Faune vaudoise et chasse régulatrice

Les 800 chasseurs vaudois entreront en campagne les lundis, mardis, jeudis et vendredis, du 1er au 30 octobre, pour la chasse générale. Non seulement, ils exerceront leur passion, mais ils assumeront davantage encore leur rôle d’agents régulateurs de la faune dans le cadre de sa gestion planifiée par l’autorité de tutelle.
Durant cette période, les détenteurs de permis impairs auront la possibilité de « saluer » trois chevreuils, dont un juvénile de l’année, alors que les permis pairs boutonneront deux fois. L’année précédente le prélèvement avait touché 1615 chevreuils, sans compter les 931 tués par la route. Les chiffres varient d’une année à l’autre, en fonction de la pression que les chevreuils exercent sur l’économie sylvestre, mais aussi compte tenu de leur état sanitaire.
En revanche, dans les Alpes et le Jura, le tir d’un seul chevreuil est autorisé en raison de l’appauvrissement des effectifs.
Dans les Alpes, le chamois se trouvera dans la lunette de tir en septembre. Le plan de gestion limite à un chamois le prélèvement autorisé. En 2008, 444 chamois avaient été inscrits dans les carnets de contrôle. Les hivers plus ou moins rigoureux interviennent pour beaucoup dans la stabilité d’un cheptel.
Dans le Jura, une chasse spéciale et sectorielle aura lieu durant les mois de septembre et de décembre pour maintenir les hardes sous contrôle.
Le cerf est de plus en plus présent en terre vaudoise. Cette année, on demande aux chasseurs désignés pour cette chasse difficile, d’être présents tous les jours ouverts, afin de réaliser le plan de tir. Les chiffres attestent de cette progression : trois cerfs en 1999, et 94 en 2008. Cette année le plafond est fixé plus haut encore : 83 cerfs qui doivent être prélevés dans le Jura et 47 dans les Alpes.
D’année en année, les tirs de régulation ont augmenté en importance.

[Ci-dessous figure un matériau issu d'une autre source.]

**./run.sh**
```bash
#!/bin/bash
# OpenROAD 26Q1-2900-gdf79404cd8, Yosys 0.63+post, stock flow scripts
make -C /OpenROAD-flow-scripts/flow DESIGN_CONFIG=/design/flow/config.mk WORK_HOME=/design/flow/orfs finish
```
**./config.mk**
```make
export PLATFORM = sky130hd
export DESIGN_NAME = mips_controlpath
export DESIGN_NICKNAME = mips_controlpath
export VERILOG_FILES = /design/flow/design.v
export SDC_FILE = /design/flow/constraint.sdc
export NUM_CORES = 4
export LEC_CHECK = 1
export CORE_AREA = 10 10 70 70
export DIE_AREA = 0 0 80 80
```
**./constraint.sdc**
```tcl
current_design mips_controlpath

set clk_period 2.3
set clk_io_pct 0.2

create_clock -name clk0 -period $clk_period

set non_clock_inputs [all_inputs -no_clocks]
set_input_delay [expr $clk_period * $clk_io_pct] -clock clk0 $non_clock_inputs
set_output_delay [expr $clk_period * $clk_io_pct] -clock clk0 [all_outputs]
```
==> design/flow/design.v <==
module conflict_checker (
    input logic [31:0] R_instruction,
    input logic [31:0] W_instruction,
    output logic conflict
);
    logic [4:0] r_rs1, r_rs2;
    logic [6:0] w_opcode;
    logic [4:0] w_rd;
    assign r_rs1 = R_instruction[19:15];
    assign r_rs2 = R_instruction[24:20];
    assign w_opcode = W_instruction[6:0];
    assign w_rd = W_instruction[11:7];
    logic writeReg;
    assign writeReg = (w_opcode == 7'b0000011)  
                     |(w_opcode == 7'b0110011)  
                     |(w_opcode == 7'b0010011)  
                     |(w_opcode == 7'b0110111)  
                     |(w_opcode == 7'b0010111)  
                     |(w_opcode == 7'b1101111)  
                     |(w_opcode == 7'b1100111);  
    assign conflict = writeReg && (w_rd != 5'b0) && (w_rd == r_rs1 || w_rd == r_rs2);
endmodule
module forwarder(
    input logic [31:0] d_instruction,
    input logic [31:0] e_instruction,
    input logic [31:0] m_instruction,
    input logic [31:0] w_instruction,
    input logic [31:0] e_reg_write_data,
    input logic [31:0] m_reg_write_data,
    input logic [31:0] w_reg_write_data,
    input logic [31:0] w_load_data,
    input logic [31:0] d_rs1_data,
    input logic [31:0] d_rs2_data,
    input logic [31:0] e_rs1_data,
    input logic [31:0] e_rs2_data,
    input logic [31:0] d_Iimm,
    input logic [31:0] d_Simm,
    output logic conflict_de,
    output logic conflict_dm,
    output logic [31:0] d_forward_jumpr_target,
    output logic [31:0] d_forward_adjusted_load_addr,
    output logic [31:0] d_forward_adjusted_store_addr,
    output logic [31:0] d_forward_rs1_data,
    output logic [31:0] d_forward_rs2_data,
    output logic [31:0] e_forward_rs1_data,
    output logic [31:0] e_forward_rs2_data
);
    logic w_is_load;
    assign w_is_load = (w_instruction[6:0] == 7'b0000011);
    logic [31:0] w_forward_data;
    assign w_forward_data = w_is_load ? w_load_data : w_reg_write_data;
    conflict_checker de_register_checker_inst (
        .R_instruction(d_instruction),
        .W_instruction(e_instruction),
        .conflict(conflict_de)
    );
    conflict_checker dm_register_checker_inst (
        .R_instruction(d_instruction),
        .W_instruction(m_instruction),
        .conflict(conflict_dm)
    );
    logic conflict_dw;
    conflict_checker dw_register_checker_inst (
        .R_instruction(d_instruction),
        .W_instruction(w_instruction),
        .conflict(conflict_dw)
    );
    logic conflict_em;
    conflict_checker em_register_checker_inst (
        .R_instruction(e_instruction),
        .W_instruction(m_instruction),
        .conflict(conflict_em)
    );
    logic conflict_ew;
    conflict_checker ew_register_checker_inst (
        .R_instruction(e_instruction),
        .W_instruction(w_instruction),
        .conflict(conflict_ew)
    );
    always_comb begin
        if (conflict_de && d_instruction[19:15] == e_instruction[11:7]) begin
            d_forward_jumpr_target = (e_reg_write_data + d_Iimm) & ~32'd1;
            d_forward_adjusted_load_addr = e_reg_write_data + d_Iimm;
            d_forward_adjusted_store_addr = e_reg_write_data + d_Simm;
            d_forward_rs1_data = e_reg_write_data;
        end else if (conflict_dm && d_instruction[19:15] == m_instruction[11:7]) begin
            d_forward_jumpr_target = (m_reg_write_data + d_Iimm) & ~32'd1;
            d_forward_adjusted_load_addr = m_reg_write_data + d_Iimm;
            d_forward_adjusted_store_addr = m_reg_write_data + d_Simm;
            d_forward_rs1_data = m_reg_write_data;
        end else if (conflict_dw && d_instruction[19:15] == w_instruction[11:7]) begin
            d_forward_jumpr_target = (w_forward_data + d_Iimm) & ~32'd1;
            d_forward_adjusted_load_addr = w_forward_data + d_Iimm;
            d_forward_adjusted_store_addr = w_forward_data + d_Simm;
            d_forward_rs1_data = w_forward_data;
        end else begin
            d_forward_jumpr_target = (d_rs1_data + d_Iimm) & ~32'd1;
            d_forward_adjusted_load_addr = d_rs1_data + d_Iimm;
            d_forward_adjusted_store_addr = d_rs1_data + d_Simm;
            d_forward_rs1_data = d_rs1_data;
        end
        if (conflict_de && d_instruction[24:20] == e_instruction[11:7]) begin
            d_forward_rs2_data = e_reg_write_data;
        end else if (conflict_dm && d_instruction[24:20] == m_instruction[11:7]) begin
            d_forward_rs2_data = m_reg_write_data;
        end else if (conflict_dw && d_instruction[24:20] == w_instruction[11:7]) begin
            d_forward_rs2_data = w_forward_data;
        end else begin
            d_forward_rs2_data = d_rs2_data;
        end
        if (conflict_em && e_instruction[19:15] == m_instruction[11:7]) begin
            e_forward_rs1_data = m_reg_write_data;
        end else if (conflict_ew && e_instruction[19:15] == w_instruction[11:7]) begin
            e_forward_rs1_data = w_forward_data;
        end else begin
            e_forward_rs1_data = e_rs1_data;
        end
        if (conflict_em && e_instruction[24:20] == m_instruction[11:7]) begin
            e_forward_rs2_data = m_reg_write_data;
        end else if (conflict_ew && e_instruction[24:20] == w_instruction[11:7]) begin
            e_forward_rs2_data = w_forward_data;
        end else begin
            e_forward_rs2_data = e_rs2_data;
        end
    end   
endmodule
[design/flow/config.mk]
export PLATFORM = sky130hd
export DESIGN_NAME = IDCounter
export DESIGN_NICKNAME = IDCounter
export VERILOG_FILES = /design/flow/design.v
export SDC_FILE = /design/flow/constraint.sdc
export NUM_CORES = 4
export LEC_CHECK = 1
export CORE_AREA = 10 10 70 70
export DIE_AREA = 0 0 80 80
[design/flow/constraint.sdc]
current_design IDCounter

set clk_period 2.0
set clk_io_pct 0.2

create_clock -name clk0 -period $clk_period [get_ports {IDclock}]

set non_clock_inputs [all_inputs -no_clocks]
set_input_delay [expr $clk_period * $clk_io_pct] -clock clk0 $non_clock_inputs
set_output_delay [expr $clk_period * $clk_io_pct] -clock clk0 [all_outputs]
$ cat /design/flow/design.v
module KCounter(Kclock,reset,dnup,enable,Kmode,carry,borrow); 
	input Kclock;     
	input reset;     
	input dnup;     
	input enable;  
	input [2:0]Kmode;    
	output carry;      
	output borrow;     
	wire  carry,borrow; 
	reg [8:0]Count;  
	reg [8:0]Ktop;  
	always @(Kmode) begin          
		case(Kmode)           
			3'b001:Ktop<=7;           
			3'b010:Ktop<=15;           
			3'b011:Ktop<=31;           
			3'b100:Ktop<=63;           
			3'b101:Ktop<=127;           
			3'b110:Ktop<=255;           
			3'b111:Ktop<=511;           
			default:Ktop<=15;         
		endcase     
	end    
	always @(posedge Kclock or posedge reset) begin      
		if(reset)       
			Count<=0;      
		else if(enable) begin            
			if(!dnup) begin                 
				if(Count==Ktop)                   
					Count<=0; 
				else
					Count<=Count+1; 
				end         
			else begin                
				if(Count==0)                  
					Count<=Ktop;                
				else                   
					Count<=Count-1;               
			end       
		end 
	end    
	assign carry=enable&(!dnup)&(Count==Ktop); 
	assign borrow=enable&dnup&(Count==0); 
endmodule 
$ cat /design/flow/run.sh
#!/bin/bash
# OpenROAD 26Q1-2900-gdf79404cd8, Yosys 0.63+post, stock flow scripts
make -C /OpenROAD-flow-scripts/flow DESIGN_CONFIG=/design/flow/config.mk WORK_HOME=/design/flow/orfs finish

Le sanglier est particulièrement visé cette année. Sa chasse est libre à l’exception des laies suitées. Elle débute le 1er septembre pour s’achever fin janvier. Au vu des résultats obtenus, la date de clôture sera, ou avancée, ou retardée. En 2008, 675 sangliers ont passé de vie à trépas. Jamais un chiffre aussi élevé n’avait été atteint.
En ce qui concerne le petit gibier, il sera possible de prélever un lièvre par chasseur. Le canard colvert et le pigeon ramier sont des espèces très présentes ; elles ne sont pas soumises à des quotas. Quelques spécialistes, chassant au chien d’arrêt, parcourront les bois à partir du 1er octobre à la recherche de la mordorée (bécasse des bois). Seul un oiseau par jour est autorisé.
A noter que, cette année, après deux ans de préparation, trente-deux chasseurs ont obtenu leur premier permis pour avoir réussi des examens exigeants.